​純粋精神医学を目指す

​教授 古茶 大樹

 50年前なら精神科の教授の大半は精神病理学の専門家であったはずだが、生物学的精神医学の台頭とエビデンス至上主義により、精神医学の流れは大きく変わった。ドイツやフランスを中心に展開していた精神医学が、他の分野同様に米国にその席を譲ることになったのである。そのような時の流れの中で、精神病理学者は大学講座から少しずつその姿を消していったように思う。しかしながら、患者と相対し、言葉を交わし、その対話から、あるいはその表情や行動から、患者の心を描き出すという日常診療の地道な作業は、精神病理学の営みそのものであり、それなくして成し遂げることはできない。臨床精神医学の実践には精神病理学の知識は必要不可欠である。昨今、若い精神科医の臨床能力の低下が懸念されているが、その一因に、精神症候学をはじめとする精神病理学の基礎知識の不足(あるいは教育不足)が関係している。

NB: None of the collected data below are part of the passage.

### src/rtl/usb_hcb_pkg.sv
// Package: shared widths, register selects, channel states and the
// characteristics layout used by every module of the host channel bank.
// Assumes a 32-bit register word.
package usb_hcb_pkg;

    localparam int REG_W   = 32;
    localparam int MPS_W   = 11;
    localparam int BYTES_W = 19;
    localparam int PKT_W   = 10;
    localparam int PID_W   = 2;
    localparam int STAT_W  = 2;

    // bit positions inside register words
    localparam int EN_BIT   = 31;
    localparam int DIS_BIT  = 30;
    localparam int ST_XFRC  = 0;
    localparam int ST_HALT  = 1;

    typedef enum logic [1:0] {
        SEL_CHAR = 2'd0,
        SEL_XFER = 2'd1,
        SEL_STAT = 2'd2,
        SEL_MASK = 2'd3
    } reg_sel_e;

    typedef enum logic [1:0] {
        CH_IDLE   = 2'd0,
        CH_ACTIVE = 2'd1,
        CH_STOP   = 2'd2
    } ch_state_e;

    // 27 bits, first field is the most significant
    typedef struct packed {
        logic       odd_frame;
        logic [6:0] dev_addr;
        logic       low_speed;
        logic [1:0] xfer_type;
        logic       dir_in;
        logic [3:0] ep_num;
        logic [MPS_W-1:0] mps;
    } chan_char_t;

    localparam int CHAR_W = $bits(chan_char_t);

endpackage

### src/rtl/usb_hcb_chan.sv
// Module: one host channel. Holds characteristics, transfer counters,
// status and mask, and runs the idle/active/stopping sequence.
// Assumes wr_en is already decoded for this channel and that the engine
// raises pkt_done for one cycle per finished packet.
module usb_hcb_chan
    import usb_hcb_pkg::*;
(
    input  logic              clk,
    input  logic              rst_n,
    input  logic              wr_en,
    input  logic [1:0]        wr_sel,
    input  logic [REG_W-1:0]  wr_data,
    input  logic              pkt_busy,
    input  logic              pkt_done,
    input  logic [MPS_W-1:0]  pkt_bytes,
    output logic [REG_W-1:0]  char_word,
    output logic [REG_W-1:0]  xfer_word,
    output logic [STAT_W-1:0] stat,
    output logic [STAT_W-1:0] mask,
    output logic              active,
    output logic              free
);

    ch_state_e              state_q;
    chan_char_t             char_q;
    logic [PKT_W-1:0]       pkt_q;
    logic [BYTES_W-1:0]     bytes_q;
    logic [PID_W-1:0]       pid_q;
    logic [STAT_W-1:0]      stat_q;
    logic [STAT_W-1:0]      mask_q;

    logic wr_char, wr_xfer, wr_stat, wr_mask;
    logic en_req, dis_req, counting, last_pkt, zero_start;
    logic set_xfrc, set_halt;
    logic [STAT_W-1:0]  set_vec, clr_vec;
    logic [BYTES_W-1:0] pkt_bytes_ext;
    logic unused_wr_bits;

    // decode which word of this channel is written
    always_comb begin
        wr_char = wr_en && (wr_sel == SEL_CHAR);
        wr_xfer = wr_en && (wr_sel == SEL_XFER);
        wr_stat = wr_en && (wr_sel == SEL_STAT);
        wr_mask = wr_en && (wr_sel == SEL_MASK);
    end

    assign unused_wr_bits = ^wr_data[29:27];

    // derive the events that move the channel
    always_comb begin
        en_req        = wr_char && wr_data[EN_BIT];
        dis_req       = wr_char && wr_data[DIS_BIT];
        counting      = pkt_done && (state_q != CH_IDLE);
        last_pkt      = counting && (pkt_q == PKT_W'(1));
        zero_start    = (state_q == CH_IDLE) && en_req && (pkt_q == '0);
        set_xfrc      = last_pkt || zero_start;
        set_halt      = (state_q == CH_STOP) && !pkt_busy;
        pkt_bytes_ext = BYTES_W'(pkt_bytes);
    end

    // channel sequence: idle -> active -> stopping -> idle
    always_ff @(posedge clk) begin
        if (!rst_n) begin
            state_q <= CH_IDLE;
        end else begin
            case (state_q)
                CH_IDLE: begin
                    if (en_req) begin
                        state_q <= (pkt_q == '0) ? CH_STOP : CH_ACTIVE;
                    end
                end
                CH_ACTIVE: begin
                    if (last_pkt || dis_req) begin
                        state_q <= CH_STOP;
                    end
                end
                CH_STOP: begin
                    if (!pkt_busy) begin
                        state_q <= CH_IDLE;
                    end
                end
                default: state_q <= CH_IDLE;
            endcase
        end
    end

    // characteristics are taken only while the channel is free
    always_ff @(posedge clk) begin
        if (!rst_n) begin
            char_q <= '0;
        end else if (wr_char && (state_q == CH_IDLE)) begin
            char_q <= chan_char_t'(wr_data[CHAR_W-1:0]);
        end
    end

    // transfer counters: loaded while free, counted down while busy
    always_ff @(posedge clk) begin
        if (!rst_n) begin
            pkt_q   <= '0;
            bytes_q <= '0;
            pid_q   <= '0;
        end else if (wr_xfer && (state_q == CH_IDLE)) begin
            bytes_q <= wr_data[BYTES_W-1:0];
            pkt_q   <= wr_data[BYTES_W +: PKT_W];
            pid_q   <= wr_data[BYTES_W+PKT_W +: PID_W];
        end else if (counting) begin
            pkt_q   <= (pkt_q == '0) ? '0 : pkt_q - PKT_W'(1);
            bytes_q <= (bytes_q > pkt_bytes_ext) ? bytes_q - pkt_bytes_ext : '0;
        end
    end

    // status: write-1-to-clear, a same-cycle event wins
    always_comb begin
        set_vec          = '0;
        set_vec[ST_XFRC] = set_xfrc;
        set_vec[ST_HALT] = set_halt;
        clr_vec          = wr_stat ? wr_data[STAT_W-1:0] : '0;
    end

    // status and mask registers
    always_ff @(posedge clk) begin
        if (!rst_n) begin
            stat_q <= '0;
            mask_q <= '0;
        end else begin
            stat_q <= (stat_q & ~clr_vec) | set_vec;
            if (wr_mask) begin
                mask_q <= wr_data[STAT_W-1:0];
            end
        end
    end

    // pack the visible words
    always_comb begin
        char_word                   = '0;
        char_word[CHAR_W-1:0]       = char_q;
        char_word[EN_BIT]           = (state_q == CH_ACTIVE);
        char_word[DIS_BIT]          = (state_q == CH_STOP) && !stat_q[ST_XFRC];
        xfer_word                   = '0;
        xfer_word[BYTES_W-1:0]      = bytes_q;
        xfer_word[BYTES_W +: PKT_W] = pkt_q;
        xfer_word[BYTES_W+PKT_W +: PID_W] = pid_q;
        stat   = stat_q;
        mask   = mask_q;
        active = (state_q == CH_ACTIVE);
        free   = (state_q == CH_IDLE);
    end

    AST_XFER_LOCKED: assert property (@(posedge clk) disable iff (!rst_n)
        (state_q != CH_IDLE && wr_xfer && !pkt_done) |=> $stable(pkt_q))
        else $error("transfer write changed a busy channel");

    AST_PKT_STEP: assert property (@(posedge clk) disable iff (!rst_n)
        (state_q == CH_ACTIVE && pkt_done) |=> (pkt_q == $past(pkt_q) - PKT_W'(1)))
        else $error("packet count did not step by one");

    AST_ACTIVE_NONZERO: assert property (@(posedge clk) disable iff (!rst_n)
        (state_q == CH_ACTIVE) |-> (pkt_q != '0))
        else $error("active channel with no packets left");

    AST_FREE_AFTER_HALT: assert property (@(posedge clk) disable iff (!rst_n)
        $rose(state_q == CH_IDLE) |-> stat_q[ST_HALT])
        else $error("channel freed without halted status");

    AST_STOP_HALTS: assert property (@(posedge clk) disable iff (!rst_n)
        (state_q == CH_STOP && !pkt_busy) |=> (state_q == CH_IDLE && stat_q[ST_HALT]))
        else $error("stopping channel did not halt");

endmodule

### src/rtl/usb_hcb_irq.sv
// Module: interrupt combiner. ORs every status bit whose mask bit is set
// across all channels into one line. Purely combinational.
module usb_hcb_irq
    import usb_hcb_pkg::*;
#(
    parameter int NUM_CH = 8
)(
    input  logic [NUM_CH-1:0][STAT_W-1:0] stat,
    input  logic [NUM_CH-1:0][STAT_W-1:0] mask,
    output logic                          irq
);

    logic [NUM_CH-1:0] ch_hit;

    for (genvar g = 0; g < NUM_CH; g++) begin : g_hit
        // per-channel unmasked event
        assign ch_hit[g] = |(stat[g] & mask[g]);
    end

    // gather the channel hits
    assign irq = |ch_hit;

endmodule

### src/rtl/usb_hcb_rdmux.sv
// Module: register read multiplexer. Selects one word of one channel.
// Assumes an out-of-range channel number reads as zero.
module usb_hcb_rdmux
    import usb_hcb_pkg::*;
#(
    parameter int NUM_CH = 8,
    parameter int CH_W   = $clog2(NUM_CH)
)(
    input  logic [NUM_CH-1:0][REG_W-1:0]  char_w,
    input  logic [NUM_CH-1:0][REG_W-1:0]  xfer_w,
    input  logic [NUM_CH-1:0][STAT_W-1:0] stat_w,
    input  logic [NUM_CH-1:0][STAT_W-1:0] mask_w,
    input  logic [CH_W-1:0]               rd_ch,
    input  logic [1:0]                    rd_sel,
    output logic [REG_W-1:0]              rd_data
);

    // choose the addressed word
    always_comb begin
        rd_data = '0;
        if (32'(rd_ch) < NUM_CH) begin
            case (rd_sel)
                SEL_CHAR: rd_data = char_w[rd_ch];
                SEL_XFER: rd_data = xfer_w[rd_ch];
                SEL_STAT: rd_data = REG_W'(stat_w[rd_ch]);
                default:  rd_data = REG_W'(mask_w[rd_ch]);
            endcase
        end
    end

endmodule

### src/rtl/usb_hcb_top.sv
// Module: bank of host channels. Decodes register writes per channel,
// routes engine events, flattens channel state for the scheduler and
// combines interrupts. Assumes one register write per cycle.
module usb_hcb_top
    import usb_hcb_pkg::*;
#(
    parameter int NUM_CH = 8,
    parameter int CH_W   = $clog2(NUM_CH)
)(
    input  logic                      clk,
    input  logic                      rst_n,
    input  logic                      reg_wr,
    input  logic [CH_W-1:0]           reg_wr_ch,
    input  logic [1:0]                reg_wr_sel,
    input  logic [REG_W-1:0]          reg_wr_data,
    input  logic [CH_W-1:0]           reg_rd_ch,
    input  logic [1:0]                reg_rd_sel,
    output logic [REG_W-1:0]          reg_rd_data,
    input  logic [NUM_CH-1:0]         eng_pkt_busy,
    input  logic [NUM_CH-1:0]         eng_pkt_done,
    input  logic [NUM_CH*MPS_W-1:0]   eng_pkt_bytes,
    output logic [NUM_CH-1:0]         ch_active,
    output logic [NUM_CH-1:0]         ch_free,
    output logic [NUM_CH*STAT_W-1:0]  ch_int_stat,
    output logic                      irq,
    output logic [NUM_CH*REG_W-1:0]   sched_char,
    output logic [NUM_CH*REG_W-1:0]   sched_xfer
);

    logic [NUM_CH-1:0][REG_W-1:0]  char_w;
    logic [NUM_CH-1:0][REG_W-1:0]  xfer_w;
    logic [NUM_CH-1:0][STAT_W-1:0] stat_w;
    logic [NUM_CH-1:0][STAT_W-1:0] mask_w;

    for (genvar g = 0; g < NUM_CH; g++) begin : g_ch
        logic wr_hit;

        // per-channel write strobe
        assign wr_hit = reg_wr && (32'(reg_wr_ch) == g);

        usb_hcb_chan u_chan (
            .clk       (clk),
            .rst_n     (rst_n),
            .wr_en     (wr_hit),
            .wr_sel    (reg_wr_sel),
            .wr_data   (reg_wr_data),
            .pkt_busy  (eng_pkt_busy[g]),
            .pkt_done  (eng_pkt_done[g]),
            .pkt_bytes (eng_pkt_bytes[g*MPS_W +: MPS_W]),
            .char_word (char_w[g]),
            .xfer_word (xfer_w[g]),
            .stat      (stat_w[g]),
            .mask      (mask_w[g]),
            .active    (ch_active[g]),
            .free      (ch_free[g])
        );
    end

    // flatten channel state for the scheduler and status outputs
    assign sched_char  = char_w;
    assign sched_xfer  = xfer_w;
    assign ch_int_stat = stat_w;

    usb_hcb_irq #(.NUM_CH(NUM_CH)) u_irq (
        .stat (stat_w),
        .mask (mask_w),
        .irq  (irq)
    );

    usb_hcb_rdmux #(.NUM_CH(NUM_CH), .CH_W(CH_W)) u_rdmux (
        .char_w  (char_w),
        .xfer_w  (xfer_w),
        .stat_w  (stat_w),
        .mask_w  (mask_w),
        .rd_ch   (reg_rd_ch),
        .rd_sel  (reg_rd_sel),
        .rd_data (reg_rd_data)
    );

    AST_ONE_STATE: assert property (@(posedge clk) disable iff (!rst_n)
        (ch_active & ch_free) == '0)
        else $error("channel both active and free");

endmodule

### config.mk
export PLATFORM = sky130hd
export DESIGN_NAME = usb_hcb_top
export DESIGN_NICKNAME = d
export VERILOG_FILES = /design/src/rtl/usb_hcb_pkg.sv /design/src/rtl/usb_hcb_chan.sv /design/src/rtl/usb_hcb_irq.sv /design/src/rtl/usb_hcb_rdmux.sv /design/src/rtl/usb_hcb_top.sv
export SDC_FILE = /design/constraint.sdc
export NUM_CORES = 2
export LEC_CHECK = 0
export CAP_MARGIN = 20
export CORE_MARGIN = 4
export CORE_UTILIZATION = 30
export CTS_BUF_LIST = sky130_fd_sc_hd__clkbuf_8
export CTS_CLUSTER_DIAMETER = 150
export DETAILED_ROUTE_END_ITERATION = 10
export GPL_ROUTABILITY_DRIVEN = 0
export SKIP_CTS_REPAIR_TIMING = 1
export SLEW_MARGIN = 20
export SYNTH_ARGS = -nofsm -noshare
export SYNTH_HDL_FRONTEND = slang
export SYNTH_SLANG_ARGS = --single-unit
### constraint.sdc
create_clock -name clk -period 11.5 [get_ports clk]
set_input_delay 2.875 -clock clk [delete_from_list [all_inputs] [get_ports clk]]
set_output_delay 2.875 -clock clk [all_outputs]
set_load 0.01 [all_outputs]
; ---- Word-level counts from Yosys, hierarchy flattened
; Cells that the tools add are included.
[classes]
n_mux = 105
bitwise_logic = 32
order_cmp = 9
n_eq_ne = 60
add_sub_neg = 16
reduce_logical = 196
[op_table]
columns = operator, count
row1 = two-way mux 19 bit, 24
row2 = two-way mux 10 bit, 24
row3 = binary-select mux 32 bit (select 3 bit), 2
row4 = greater-than comparator 19 x 11 -> 1 bit, 8
row5 = subtractor 19 x 11 -> 19 bit, 8
row6 = logical AND 1 bit, 120
row7 = one-hot mux 32 bit (3 select lines), 1
row8 = two-way mux 2 bit, 42
row9 = "equality test 10 x 1 -> 1 bit, second input constant", 8
row10 = logical NOT 10 bit, 8
row11 = "subtractor 10 x 1 -> 10 bit, second input constant", 8
row12 = two-way mux 32 bit, 2
row13 = "!= test 2 bit, second input constant", 24
row14 = one-hot mux 2 bit (3 select lines), 8
row15 = bitwise AND 2 bit, 16
row16 = nonzero test 2 bit, 16
row17 = AND reduction 3 bit, 8
row18 = "equality test 2 bit, second input constant", 11
row19 = "equality test 2 x 1 -> 1 bit, second input constant", 10
row20 = logical NOT 2 bit, 10
row21 = logical NOT 1 bit, 16
row22 = logical OR 1 bit, 16
row23 = inverter 2 bit, 8
row24 = OR 2 bit, 8
row25 = other kinds (7), 12
[word_totals]
word_cells = 522
out_inout_bits = 577
reg_bits = 512
inputBits = 149

; ---- Logic depth before layout (Yosys ltp)
[depth]
depth_word = 8
depth_mapped = 13
mapped_depth_nobuf = 11

; ---- Modules after synthesis
; Synthesis repeated with hierarchy kept, for this count alone.
[hier_totals]
hier_cells = 4115
area_unflattened_um2 = 33463.3
[modules_own_cells]
columns = mod, seq_area_each_um2, cells_per_inst, area_per_inst_um2, instances
row1 = usb_hcb_chan at g_ch[0].u_chan ..., 1281.2, 482, 3616.0, 4
row2 = usb_hcb_chan at g_ch[4].u_chan ..., 1281.2, 475, 3608.5, 4
row3 = usb_hcb_rdmux, 0.0, 270, 4367.9, 1
row4 = usb_hcb_irq, 0.0, 9, 101.3, 1
row5 = usb_hcb_top, 0.0, 8, 96.3, 1

; ---- Worst setup path before layout
; OpenSTA, ideal clock, no wires.
[synth_path]
path_kind = input to output
startpoint = input reg_rd_ch[1]
endpoint = output reg_rd_data[0]
n_path_buf = 3
path_slack_ps = 3756
required_ps = 8625
cell_stages = 6
t_arrival_ps = 4869
path_cell_list = buf_2 -> buf_2 -> clkbuf_1 -> mux4_2 -> mux4_2 -> mux2_2
[synth_via]
elab_chain_cells = 3
word_cells_on_any_way = 9
cone_classes = mux: 9
[synth_lines]
columns = item, line
row1 = start: declaration, usb_hcb_top.sv:16  ; input logic [CH_W-1:0] reg_rd_ch,
row2 = "binary-select mux 2 bit (select 3 bit), or another cell as far along", usb_hcb_rdmux.sv:26  ; default: rd_data = REG_W'(mask_w[rd_ch]);
row3 = "two-way mux 2 bit (implied by the code), or another cell as far along", usb_hcb_rdmux.sv:26
row4 = one-hot mux 32 bit (3 select lines) *, usb_hcb_rdmux.sv:22  ; case (rd_sel)
row5 = end: declaration, usb_hcb_top.sv:18  ; output logic [REG_W-1:0] reg_rd_data,
; Mark *: on every way between the ends. The rest lies on a longest branch, timed or not. The select of a mux whose other input is x is not followed.

; ---- Final worst setup path
[layout_path]
startpoint = input reg_rd_ch[1]
endpoint = output reg_rd_data[1]
; Same word-level chain as after synthesis.

==> results.rst <==
.. list-table::
   :header-rows: 1

   * - Metric
     - Value
   * - First-pass GRT wire length
     - about 270 mm
   * - # placed instances
     - 5796
   * - Cell variety after synth
     - 87
   * - Maximum capacitance violations
     - 0
   * - Cell leakage power
     - 0.01470 µW
   * - Area grow syn2layout
     - 31.25%
   * - Filler Cell Count
     - 10.59k
   * - Setup TNS
     - 0 ns
   * - Area fraction in compound gates after synthesis
     - 17.06%
   * - Total count of hold-check failures in the final report
     - 0
   * - Mux share of post-synthesis cell area
     - about an eighth
   * - Max Clk Rate
     - about 110 MHz
   * - Reg clk slew, reported paths
     - roughly 0.060 ns
   * - Share of synthesized cell area in and, or, nand and nor gates
     - between 20% and 30%
   * - Die Span Y
     - approximately 330 µm
   * - Synthesized area per cell
     - ~8 µm²
   * - Launching point of the worst reg2reg path
     - g_ch[2].u_chan.bytes_q[2]
   * - Initial cell density of the core
     - approximately 30%
   * - Fraction of the cycle the final worst path needs
     - 76.97%
   * - Worst-Skew Late Latency
     - between 0.7 and 0.8 ns
   * - Worst setup startpoint
     - reg_rd_ch[1]
   * - Number of nets with antenna violations after routing
     - 0
   * - Endpoint required time on the critical path
     - 8.63 ns
   * - Number of enable-type register cells in the synthesized netlist
     - 0
   * - Launch point of the worst hold path
     - g_ch[3].u_chan.char_word[26]
   * - Core Footprint
     - ~100000 µm²
   * - Power density over cell area
     - around 100 nW/µm²
   * - Clock Path Buffers
     - 3
   * - Fraction of the yosys area taken by sequential cells
     - roughly a third
   * - Status
     - completed
   * - Total CTS buffers
     - 94
   * - Actual slew at the worst max-slew pin
     - about 1.1 ns
   * - Final-report setup violation count
     - 0
   * - Post-route DRC
     - 0
   * - Wirelength per Cell
     - between 30 and 40 µm
   * - Antenna violations before repair
     - 43
   * - Final HPWL DP
     - about 150 mm
   * - Max IR drop VDD
     - 0.00007536 V
   * - Multi-input gate area in the final layout
     - ~20000 µm²
   * - Post-synthesis cell count
     - between 3k and 4k
   * - Crit path max fanout
     - between 70 and 80
   * - Die area
     - between 100000 and 150000 µm²
   * - Register Area
     - 10250 µm²
   * - I/O pin cnt
     - about 730
   * - Clock skew
     - between 0.03 and 0.04 ns
   * - CP Launch Type
     - input pin
   * - Total Routed Length
     - about 200 mm
   * - Synthesized cell area
     - 31570 µm²
   * - Dominant combinational cell family by area after synthesis
     - simple AND/OR/NAND/NOR gates
   * - Vias in the first global route
     - approximately 33k
   * - Root buffer cell
     - sky130_fd_sc_hd__clkbuf_8
   * - Data arrival time of the critical path
     - between 5 and 6 ns
   * - Path category of the worst min-delay check
     - register to register
   * - Max-slew violation count
     - 0
   * - Slew margin rel.
     - about 26%
   * - Number of non-filler instances in the completed layout
     - 5992
   * - GRT Overall Usage
     - between 30% and 40%
   * - # port buffers
     - around 690
   * - Kind of critical path
     - input pin to output pin
   * - XOR/XNOR share of the synthesized area
     - under 10%
   * - H-tree levels
     - 3
   * - Total global routing overflow
     - 0
   * - Clock sink count
     - approximately 500
   * - Per-cell via count in the routed design
     - 5.976
   * - Pin count of the biggest net entering global routing
     - roughly 190
   * - #FFs+latches synth
     - 512
   * - Unrepaired setup endpoints after global routing
     - false
   * - DRT iter0 DRCs
     - roughly 5.6k
   * - Number of iterations in the first detailed-routing pass
     - 8
   * - Post-route minimum period
     - around 8.9 ns
   * - Fin nets
     - 4774
   * - Final Hold Slack
     - approximately 0.47 ns
   * - Final core utilization
     - between 30% and 40%
   * - Commonest register cell after synthesis
     - sky130_fd_sc_hd__dfxtp_1
   * - Share of synthesized registers carrying an async set or reset
     - 0%
   * - Number of vias in the routed layout
     - about 36k
   * - Critical Path End Type
     - output pin
   * - CTS tree
     - yes
   * - Area share of fa/ha/maj cells after synthesis
     - ~4.7%
   * - Synth warnings
     - 0
   * - Fraction of final layout cells sized beyond drive strength 1
     - under 10%
   * - Site Rows
     - 118
   * - Chip Width
     - 332.4 µm
-- metrics by stage --
step | total power (µW) | worst slack, ns | area (µm²)
final | 4158 | 2.648 | 41430
after global routing | 4247 | 2.586 | 41360
after CTS | 4138 | 2.663 | 41360
after detailed placement | 2334 | 2.650 | 39450
after global placement | 2330 | 2.737 | 39440
after floorplan | 2118 | 3.756 | 31690
-- path summary, 6_finish.rpt --
path	slack [ns]	end	cells past startpoint
hold reg to reg	0.47	g_ch[3].u_chan.char_word[26]	2
hold / removal	0.47	g_ch[3].u_chan.char_word[26]	2
setup reg to reg	7.90	g_ch[2].u_chan.bytes_q[18]	9
setup / recovery	2.65	reg_rd_data[1]	6
-- final cells by class --
type | instances | area share, %
Multi-Input combinational cell | 3002 | 46.94
Sequential cell | 512 | 24.74
Timing Repair Buffer | 767 | 18.12
Tap cell | 1380 | 4.167
Clock buffer | 117 | 3.886
Inverter | 135 | 1.241
Clock inverter | 49 | 0.7277
Antenna cell | 30 | 0.1812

 今日の大学講座はエビデンス至上主義に大きく傾き、人の心にはエビデンスではどうにも評価することのできない領域があるという重要な事実を忘れかけている。あるいは精神医学領域のエビデンスは、身体医学ひいては自然科学におけるエビデンスとは本質的な違いがあるという事実(カテゴリーの妥当性問題)に目をつむってしまっている。そのような「客観性」重視の傾向は米国精神医学において顕著だが、構造化面接や評価尺度を重視するあまりに精神科医の態度が非人間的になってしまったという批判や反省が、相次いで表明されている。日本の精神医学にもその傾向はすでに現れ始めているように思う。精神科医の臨床能力の低下や非人間化といった問題を打破するためには、従来の伝統的精神医学(ドイツ精神医学・ハイデルベルク学派を基礎とする)にひとまずは立ち戻ることが大切ではなかろうか。もちろん伝統的精神医学は完璧ではないのだが、その限界をよく踏まえ、精神医学にはエビデンスを重視すべき領域とエビデンスでは証明できない領域があることをしっかりと認識することが、今日の精神医学に求められているように思う。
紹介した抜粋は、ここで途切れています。